Endothelin receptors mediating contraction in goat cerebral arteries

1 The aim of the present study was to identify the subtype of receptor mediating contraction to endothelin‐1 and sarafotoxin S6b in goat isolated middle cerebral arteries. 2 Endothelin‐1, endothelin‐2 and endothelin‐3 contracted cerebral arteries in a concentration‐dependent manner. Although the three peptides were full agonists, the order of potency was endothelin‐1 = endothelin‐2 > endothelin‐3, with a relative potency of endothelin‐1 and endothelin‐2 versus endothelin‐3 of ∼280. Sarafotoxin S6b induced concentration‐dependent contractions with lower potency than endothelin‐1/endothelin‐2, higher potency than endothelin‐3 and a higher maximum response than the three endothelins. 3 The selective ET A ‐receptor antagonist, BQ‐123, did not induce changes in either the resting tension or in the active tone developed by depolarization.

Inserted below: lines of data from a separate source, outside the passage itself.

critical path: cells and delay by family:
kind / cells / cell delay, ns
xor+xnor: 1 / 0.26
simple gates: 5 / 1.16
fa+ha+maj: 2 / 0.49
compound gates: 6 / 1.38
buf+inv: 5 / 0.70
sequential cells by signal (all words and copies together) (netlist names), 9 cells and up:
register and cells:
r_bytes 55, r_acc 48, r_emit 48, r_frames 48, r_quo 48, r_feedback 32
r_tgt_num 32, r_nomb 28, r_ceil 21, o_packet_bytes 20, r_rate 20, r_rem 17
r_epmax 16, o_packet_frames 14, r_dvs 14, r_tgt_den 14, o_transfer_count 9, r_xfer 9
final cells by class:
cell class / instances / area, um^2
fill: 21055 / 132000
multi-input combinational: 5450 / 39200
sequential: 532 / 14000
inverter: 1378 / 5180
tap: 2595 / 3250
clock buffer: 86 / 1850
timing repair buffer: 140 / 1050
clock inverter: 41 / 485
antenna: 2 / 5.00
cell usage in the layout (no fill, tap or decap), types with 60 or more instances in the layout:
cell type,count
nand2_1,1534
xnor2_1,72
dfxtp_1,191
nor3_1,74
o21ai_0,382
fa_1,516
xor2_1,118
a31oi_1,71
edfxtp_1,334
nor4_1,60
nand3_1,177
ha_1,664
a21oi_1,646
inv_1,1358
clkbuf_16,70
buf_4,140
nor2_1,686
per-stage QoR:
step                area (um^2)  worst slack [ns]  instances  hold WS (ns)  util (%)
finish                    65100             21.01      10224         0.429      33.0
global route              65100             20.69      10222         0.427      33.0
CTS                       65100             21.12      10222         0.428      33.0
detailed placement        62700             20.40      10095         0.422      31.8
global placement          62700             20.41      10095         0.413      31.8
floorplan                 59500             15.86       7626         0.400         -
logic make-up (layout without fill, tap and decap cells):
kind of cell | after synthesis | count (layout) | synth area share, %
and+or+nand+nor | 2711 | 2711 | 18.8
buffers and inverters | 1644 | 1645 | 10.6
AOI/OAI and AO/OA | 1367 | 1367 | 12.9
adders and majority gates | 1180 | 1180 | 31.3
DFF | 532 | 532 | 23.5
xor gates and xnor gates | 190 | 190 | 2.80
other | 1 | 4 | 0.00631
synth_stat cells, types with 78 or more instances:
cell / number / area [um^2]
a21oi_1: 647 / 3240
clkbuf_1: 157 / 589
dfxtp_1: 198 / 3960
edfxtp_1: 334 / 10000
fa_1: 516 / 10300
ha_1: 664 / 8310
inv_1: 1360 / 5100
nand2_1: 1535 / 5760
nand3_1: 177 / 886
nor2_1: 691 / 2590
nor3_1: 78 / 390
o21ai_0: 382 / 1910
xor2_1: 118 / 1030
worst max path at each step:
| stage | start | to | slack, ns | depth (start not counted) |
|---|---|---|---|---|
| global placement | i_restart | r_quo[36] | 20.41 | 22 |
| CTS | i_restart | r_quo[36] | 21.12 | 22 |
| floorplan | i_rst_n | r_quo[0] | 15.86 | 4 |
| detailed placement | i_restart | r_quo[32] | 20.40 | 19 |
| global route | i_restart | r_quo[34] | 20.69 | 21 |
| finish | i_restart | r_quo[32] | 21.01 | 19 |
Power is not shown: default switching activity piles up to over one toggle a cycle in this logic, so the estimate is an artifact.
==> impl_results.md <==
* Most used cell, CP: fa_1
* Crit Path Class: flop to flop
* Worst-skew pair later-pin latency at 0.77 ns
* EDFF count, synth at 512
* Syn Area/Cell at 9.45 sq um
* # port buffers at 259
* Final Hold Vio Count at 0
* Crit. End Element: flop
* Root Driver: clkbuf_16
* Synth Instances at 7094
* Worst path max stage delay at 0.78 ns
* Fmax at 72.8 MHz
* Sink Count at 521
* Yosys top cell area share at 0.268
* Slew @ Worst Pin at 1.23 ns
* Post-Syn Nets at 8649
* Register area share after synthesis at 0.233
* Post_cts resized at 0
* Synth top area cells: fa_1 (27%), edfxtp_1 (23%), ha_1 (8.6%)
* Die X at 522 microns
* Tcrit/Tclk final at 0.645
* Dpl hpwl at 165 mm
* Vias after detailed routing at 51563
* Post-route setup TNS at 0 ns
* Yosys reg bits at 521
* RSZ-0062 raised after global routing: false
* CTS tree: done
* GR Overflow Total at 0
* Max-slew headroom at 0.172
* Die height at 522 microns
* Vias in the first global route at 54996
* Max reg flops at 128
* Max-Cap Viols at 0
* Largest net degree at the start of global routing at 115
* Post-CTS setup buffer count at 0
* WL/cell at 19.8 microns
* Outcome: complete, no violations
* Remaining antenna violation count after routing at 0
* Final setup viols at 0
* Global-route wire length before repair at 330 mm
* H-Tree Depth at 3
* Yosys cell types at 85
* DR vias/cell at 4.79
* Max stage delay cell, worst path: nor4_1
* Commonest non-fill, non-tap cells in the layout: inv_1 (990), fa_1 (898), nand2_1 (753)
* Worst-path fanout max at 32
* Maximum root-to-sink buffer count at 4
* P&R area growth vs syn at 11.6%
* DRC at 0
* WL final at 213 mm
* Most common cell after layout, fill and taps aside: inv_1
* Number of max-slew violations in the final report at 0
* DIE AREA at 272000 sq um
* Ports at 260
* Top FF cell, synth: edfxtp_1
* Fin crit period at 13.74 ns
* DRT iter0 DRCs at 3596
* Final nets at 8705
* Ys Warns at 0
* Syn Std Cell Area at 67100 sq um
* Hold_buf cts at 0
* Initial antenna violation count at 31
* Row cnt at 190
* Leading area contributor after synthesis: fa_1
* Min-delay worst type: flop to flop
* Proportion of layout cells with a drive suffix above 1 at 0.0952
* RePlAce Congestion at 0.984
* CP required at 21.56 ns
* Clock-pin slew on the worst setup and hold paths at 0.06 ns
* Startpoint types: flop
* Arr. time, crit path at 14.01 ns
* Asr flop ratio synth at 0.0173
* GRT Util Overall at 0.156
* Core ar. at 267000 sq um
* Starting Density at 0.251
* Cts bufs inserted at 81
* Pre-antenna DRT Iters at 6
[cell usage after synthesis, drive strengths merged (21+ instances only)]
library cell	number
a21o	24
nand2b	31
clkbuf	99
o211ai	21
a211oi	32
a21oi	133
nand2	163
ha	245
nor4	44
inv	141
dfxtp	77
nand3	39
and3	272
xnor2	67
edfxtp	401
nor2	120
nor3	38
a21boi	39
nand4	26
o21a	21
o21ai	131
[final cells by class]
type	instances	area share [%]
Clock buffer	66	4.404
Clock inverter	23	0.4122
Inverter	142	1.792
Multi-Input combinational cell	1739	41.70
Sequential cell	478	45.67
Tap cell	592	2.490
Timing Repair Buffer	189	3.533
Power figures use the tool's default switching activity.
$ cat src/rtl/brle_pkg.sv
package brle_pkg;

   localparam int unsigned ValueWidth  = 8;
   localparam int unsigned CountWidth  = 17;
   localparam int unsigned EncWidth    = 18;
   localparam int unsigned RepWidth    = 16;
   localparam int unsigned QueueDepth  = 4;
   localparam int unsigned QueueCntW   = $clog2(QueueDepth + 1);

   localparam logic [ValueWidth-1:0] RunMax = 8'd255;
   localparam logic [RepWidth-1:0]   RepMax = 16'hFFFF;

   // one emitted (value, length) pair with the end-of-stream totals
   typedef struct packed {
      logic [ValueWidth-1:0] run_value;
      logic [ValueWidth-1:0] run_length;
      logic                  end_of_stream;
      logic [CountWidth-1:0] total_bytes;
      logic [EncWidth-1:0]   encoded_bytes;
      logic [RepWidth-1:0]   repeat_pairs;
      logic                  rle_suitable;
   } pair_type;

   // pairs produced by one accepted byte, in emission order
   typedef struct packed {
      logic [1:0] count;
      pair_type   first;
      pair_type   second;
   } push_type;

endpackage
## src/rtl/cwr_pkg.sv

```systemverilog
// cwr_pkg: shared constants and types for the window-report parser.
// Used by cwr_step and csi_window_report_parser. No dependencies.
`timescale 1ns / 1ps

package cwr_pkg;

  // accumulator width default for height and width
  localparam int NUM_BITS_DEF = 16;

  // character codes
  localparam logic [15:0] CH_ESC  = 16'h001B;
  localparam logic [15:0] CH_LBR  = 16'h005B;
  localparam logic [15:0] CH_SEMI = 16'h003B;
  localparam logic [15:0] CH_T    = 16'h0074;
  localparam logic [15:0] CH_ZERO = 16'h0030;
  localparam logic [15:0] CH_NINE = 16'h0039;

  // parser phases
  localparam logic [2:0] PH_IDLE = 3'd0;
  localparam logic [2:0] PH_ESC  = 3'd1;
  localparam logic [2:0] PH_OP0  = 3'd2;
  localparam logic [2:0] PH_OP   = 3'd3;
  localparam logic [2:0] PH_H0   = 3'd4;
  localparam logic [2:0] PH_H    = 3'd5;
  localparam logic [2:0] PH_W0   = 3'd6;
  localparam logic [2:0] PH_W    = 3'd7;

  localparam logic [6:0]  OP_MAX          = 7'd127;
  localparam logic [5:0]  LEN_MAX         = 6'd63;
  localparam logic [15:0] OUT_MAX         = 16'hFFFF;
  localparam logic [6:0]  EXPECTED_OP_RST = 7'd4;

  // narrow parser state (accumulators for sizes travel separately)
  typedef struct packed {
    logic [2:0] phase;
    logic [6:0] op_acc;
    logic [5:0] len_count;
  } ctl_t;

  // one result
  typedef struct packed {
    logic        match;
    logic [15:0] height;
    logic [15:0] width;
    logic [5:0]  report_len;
  } res_t;

endpackage

```

## src/rtl/csi_window_report_parser.sv

```systemverilog
// csi_window_report_parser: top level of the terminal window-size report scanner.
// Depends on cwr_pkg and cwr_step.
//
// Usage:
//  - Input channel s_axis_*: one 16-bit character per transaction.
//  - Output channel m_axis_*: exactly one result per input character.
//    m_axis_tuser is the match flag; tdata carries height, width and the
//    report length, all zero when there is no match.
//  - Config: cfg_we/cfg_wdata write expected_op (reset 4); write only while idle.
//  - Result: registered; each accepted input character writes its result into the output register.
//  - Throughput: one character per cycle while m_axis_tready is high. The parser state registers update
//    on each accepted character through a single pass of shift-add and
//    compare logic, so that logic does not limit the rate below that.
//  - Stall: the output register holds its result while m_axis_tready is low;
//    s_axis_tready stays high while the register is empty or being drained
//    in the same cycle, so a new character enters as the old result leaves.
//  - Reset (rst, synchronous): parser to idle, accumulators and length to zero,
//    output register empty, expected_op back to 4.
`timescale 1ns / 1ps

module csi_window_report_parser #(
  parameter int NUM_BITS = cwr_pkg::NUM_BITS_DEF
) (
  input  logic        clk,
  input  logic        rst,
  // input characters
  input  logic        s_axis_tvalid,
  output logic        s_axis_tready,
  input  logic [15:0] s_axis_tdata,   // [15:0] ch
  // results
  output logic        m_axis_tvalid,
  input  logic        m_axis_tready,
  output logic [39:0] m_axis_tdata,   // [15:0] height, [31:16] width, [37:32] report_len
  output logic        m_axis_tuser,   // [0] match
  // configuration
  input  logic        cfg_we,
  input  logic [6:0]  cfg_wdata       // expected_op
);

  logic [6:0]          expected_op;
  cwr_pkg::ctl_t       ctl;
  cwr_pkg::ctl_t       ctl_next;
  logic [NUM_BITS-1:0] height_acc;
  logic [NUM_BITS-1:0] height_acc_next;
  logic [NUM_BITS-1:0] width_acc;
  logic [NUM_BITS-1:0] width_acc_next;
  cwr_pkg::res_t       res_next;
  cwr_pkg::res_t       res;
  logic                out_valid;
  logic                in_fire;

  // output register free, or emptied this cycle
  assign s_axis_tready = !out_valid || m_axis_tready;
  assign in_fire       = s_axis_tvalid && s_axis_tready;

  always_ff @(posedge clk) begin
    if (rst) begin
      expected_op <= cwr_pkg::EXPECTED_OP_RST;
    end else if (cfg_we) begin
      expected_op <= cfg_wdata;
    end
  end

  cwr_step #(
    .NUM_BITS(NUM_BITS)
  ) u_step (
    .ch              (s_axis_tdata),
    .expected_op     (expected_op),
    .cur             (ctl),
    .height_acc      (height_acc),
    .width_acc       (width_acc),
    .nxt             (ctl_next),
    .height_acc_next (height_acc_next),
    .width_acc_next  (width_acc_next),
    .res             (res_next)
  );

  // parser state
  always_ff @(posedge clk) begin
    if (rst) begin
      ctl        <= '0;
      height_acc <= '0;
      width_acc  <= '0;
    end else if (in_fire) begin
      ctl        <= ctl_next;
      height_acc <= height_acc_next;
      width_acc  <= width_acc_next;
    end
  end

  // output register
  always_ff @(posedge clk) begin
    if (rst) begin
      out_valid <= 1'b0;
    end else if (in_fire) begin
      out_valid <= 1'b1;
    end else if (m_axis_tready) begin
      out_valid <= 1'b0;
    end
  end

  always_ff @(posedge clk) begin
    if (in_fire) begin
      res <= res_next;
    end
  end

  assign m_axis_tvalid = out_valid;
  assign m_axis_tuser  = res.match;
  assign m_axis_tdata  = {2'b00, res.report_len, res.width, res.height};

endmodule

```

## src/rtl/cwr_step.sv

```systemverilog
// cwr_step: next-state and result logic for one character of the report parser.
// Depends on cwr_pkg.
`timescale 1ns / 1ps

module cwr_step #(
  parameter int NUM_BITS = cwr_pkg::NUM_BITS_DEF
) (
  input  logic [15:0]         ch,
  input  logic [6:0]          expected_op,
  input  cwr_pkg::ctl_t       cur,
  input  logic [NUM_BITS-1:0] height_acc,
  input  logic [NUM_BITS-1:0] width_acc,
  output cwr_pkg::ctl_t       nxt,
  output logic [NUM_BITS-1:0] height_acc_next,
  output logic [NUM_BITS-1:0] width_acc_next,
  output cwr_pkg::res_t       res
);

  logic                is_digit;
  logic [3:0]          digit;
  logic [5:0]          len_inc;
  logic [10:0]         op_mul;
  logic [6:0]          op_sat;
  logic [NUM_BITS+3:0] h_mul;
  logic [NUM_BITS+3:0] w_mul;
  logic [NUM_BITS-1:0] h_sat;
  logic [NUM_BITS-1:0] w_sat;
  logic [15:0]         h_out;
  logic [15:0]         w_out;
  logic                hit;
  logic                consumed;

  assign is_digit = (ch >= cwr_pkg::CH_ZERO) && (ch <= cwr_pkg::CH_NINE);
  // low nibble of '0'..'9' is the digit value
  assign digit    = ch[3:0];
  assign len_inc  = (cur.len_count == cwr_pkg::LEN_MAX) ? cwr_pkg::LEN_MAX
                                                        : cur.len_count + 6'd1;

  // acc * 10 + digit as shift-add, saturating
  assign op_mul = ({4'b0, cur.op_acc} << 3) + ({4'b0, cur.op_acc} << 1) + {7'b0, digit};
  assign op_sat = (op_mul > {4'b0, cwr_pkg::OP_MAX}) ? cwr_pkg::OP_MAX : op_mul[6:0];

  assign h_mul = ({4'b0, height_acc} << 3) + ({4'b0, height_acc} << 1)
               + (NUM_BITS+4)'(digit);
  assign w_mul = ({4'b0, width_acc} << 3) + ({4'b0, width_acc} << 1)
               + (NUM_BITS+4)'(digit);
  assign h_sat = (h_mul[NUM_BITS+3:NUM_BITS] != 4'd0) ? '1 : h_mul[NUM_BITS-1:0];
  assign w_sat = (w_mul[NUM_BITS+3:NUM_BITS] != 4'd0) ? '1 : w_mul[NUM_BITS-1:0];

  // clamp to the 16-bit result fields
  assign h_out = (height_acc > NUM_BITS'(cwr_pkg::OUT_MAX)) ? cwr_pkg::OUT_MAX
                                                             : 16'(height_acc);
  assign w_out = (width_acc > NUM_BITS'(cwr_pkg::OUT_MAX)) ? cwr_pkg::OUT_MAX
                                                            : 16'(width_acc);

  always_comb begin
    nxt             = cur;
    height_acc_next = height_acc;
    width_acc_next  = width_acc;
    res             = '0;
    hit             = 1'b0;
    consumed        = 1'b0;

    if (ch == cwr_pkg::CH_ESC) begin
      // ESC restarts the sequence from anywhere
      nxt.phase       = cwr_pkg::PH_ESC;
      nxt.op_acc      = '0;
      nxt.len_count   = 6'd1;
      height_acc_next = '0;
      width_acc_next  = '0;
    end else if (cur.phase != cwr_pkg::PH_IDLE) begin
      nxt.len_count = len_inc;
      case (cur.phase)
        cwr_pkg::PH_ESC: begin
          if (ch == cwr_pkg::CH_LBR) begin
            nxt.phase = cwr_pkg::PH_OP0;
            consumed  = 1'b1;
          end
        end
        cwr_pkg::PH_OP0, cwr_pkg::PH_OP: begin
          if (is_digit) begin
            nxt.op_acc = op_sat;
            nxt.phase  = cwr_pkg::PH_OP;
            consumed   = 1'b1;
          end else if (cur.phase == cwr_pkg::PH_OP && ch == cwr_pkg::CH_SEMI) begin
            nxt.phase = cwr_pkg::PH_H0;
            consumed  = 1'b1;
          end
        end
        cwr_pkg::PH_H0, cwr_pkg::PH_H: begin
          if (is_digit) begin
            height_acc_next = h_sat;
            nxt.phase       = cwr_pkg::PH_H;
            consumed        = 1'b1;
          end else if (cur.phase == cwr_pkg::PH_H && ch == cwr_pkg::CH_SEMI) begin
            nxt.phase = cwr_pkg::PH_W0;
            consumed  = 1'b1;
          end
        end
        cwr_pkg::PH_W0, cwr_pkg::PH_W: begin
          if (is_digit) begin
            width_acc_next = w_sat;
            nxt.phase      = cwr_pkg::PH_W;
            consumed       = 1'b1;
          end else if (cur.phase == cwr_pkg::PH_W && ch == cwr_pkg::CH_T) begin
            hit = (cur.op_acc == expected_op) && (height_acc != '0) && (width_acc != '0);
          end
        end
        default: begin
          consumed = 1'b0;
        end
      endcase

      // sequence ended or broken: back to idle
      if (!consumed) begin
        nxt             = '0;
        height_acc_next = '0;
        width_acc_next  = '0;
      end
      if (hit) begin
        res.match      = 1'b1;
        res.height     = h_out;
        res.width      = w_out;
        res.report_len = len_inc;
      end
    end
  end

endmodule

```

## config.mk

```make
export PLATFORM = sky130hd
export DESIGN_NAME = csi_window_report_parser
export DESIGN_NICKNAME = d
export VERILOG_FILES = /design/src/rtl/cwr_pkg.sv /design/src/rtl/csi_window_report_parser.sv /design/src/rtl/cwr_step.sv
export SDC_FILE = /design/constraint.sdc
export NUM_CORES = 1
export LEC_CHECK = 0
export ABC_AREA = 1
export BUFFER_PORTS_ARGS = -buffer_cell sky130_fd_sc_hd__buf_2
export CORE_AREA = 3 3 182 95
export DETAILED_ROUTE_END_ITERATION = 8
export DIE_AREA = 0 0 185 98
export GPL_TIMING_DRIVEN = 0
export SETUP_SLACK_MARGIN = 0.05
export SYNTH_ARGS = -nofsm -noshare
export SYNTH_HDL_FRONTEND = slang
export SYNTH_SLANG_ARGS = --single-unit
```

## constraint.sdc

```tcl
create_clock -name clk -period 3.3 [get_ports clk]
set_input_delay 0.33 -clock clk [delete_from_list [all_inputs] [get_ports clk]]
set_output_delay 0.33 -clock clk [all_outputs]
set_load 0.005 [all_outputs]
```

In contrast, BQ‐123 produced concentration‐dependent relaxations of endothelin‐1‐precontracted cerebral arteries, and to a greater extent of sarafotoxin S6b‐precontracted arteries. 4 Concentration‐response curves to endothelin‐1 and sarafotoxin S6b were competitively antagonized by BQ‐123 (pA 2 of 7.43 ± 0.12 and 8.41 ± 0.09, respectively). In contrast, BQ‐123 had no effect on 5‐hydroxytryptamine‐elicited contractions even at 10 −6 M. 5 It is concluded that both the order of potency of endothelin isopeptides and the antagonism of BQ‐123 point to the existence of ET A receptors mediating vasoconstriction to endothelin‐1 and sarafotoxin S6b in the goat middle cerebral artery. The different antagonistic potency of BQ‐123 against endothelin‐1 and sarafotoxin S6b suggests the existence of subtypes of ET A receptors.